• The problem: In the material below, the lines to reproduce exactly are the one containing "export DESIGN_NAME = escape_time_fractal_pixel" and all lines after it through the last.

• Material for this exercise:
===== config.mk =====
export PLATFORM = sky130hd
export DESIGN_NAME = escape_time_fractal_pixel
export DESIGN_NICKNAME = d
export VERILOG_FILES = /design/src/design/efp_pkg.sv /design/src/design/escape_time_fractal_pixel.sv
export SDC_FILE = /design/constraint.sdc
export NUM_CORES = 2
export LEC_CHECK = 0
export BUFFER_PORTS_ARGS = -buffer_cell sky130_fd_sc_hd__clkbuf_2
export CORE_MARGIN = 2
export CORE_UTILIZATION = 41
export DETAILED_ROUTE_END_ITERATION = 10
export GPL_TIMING_DRIVEN = 0
export PLACE_DENSITY_LB_ADDON = 0.2
export SLEW_MARGIN = 20
export SYNTH_ARGS = -nofsm -noshare
export SYNTH_HDL_FRONTEND = slang
export SYNTH_SLANG_ARGS = --single-unit

===== constraint.sdc =====
create_clock -name clk -period 18.3 [get_ports clk]
set_input_delay 3.66 -clock clk [delete_from_list [all_inputs] [get_ports clk]]
set_output_delay 3.66 -clock clk [all_outputs]
set_load 0.01 [all_outputs]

• Completed exercise:
export DESIGN_NAME = escape_time_fractal_pixel
export DESIGN_NICKNAME = d
export VERILOG_FILES = /design/src/design/efp_pkg.sv /design/src/design/escape_time_fractal_pixel.sv
export SDC_FILE = /design/constraint.sdc
export NUM_CORES = 2
export LEC_CHECK = 0
export BUFFER_PORTS_ARGS = -buffer_cell sky130_fd_sc_hd__clkbuf_2
export CORE_MARGIN = 2
export CORE_UTILIZATION = 41
export DETAILED_ROUTE_END_ITERATION = 10
export GPL_TIMING_DRIVEN = 0
export PLACE_DENSITY_LB_ADDON = 0.2
export SLEW_MARGIN = 20
export SYNTH_ARGS = -nofsm -noshare
export SYNTH_HDL_FRONTEND = slang
export SYNTH_SLANG_ARGS = --single-unit

===== constraint.sdc =====
create_clock -name clk -period 18.3 [get_ports clk]
set_input_delay 3.66 -clock clk [delete_from_list [all_inputs] [get_ports clk]]
set_output_delay 3.66 -clock clk [all_outputs]
set_load 0.01 [all_outputs]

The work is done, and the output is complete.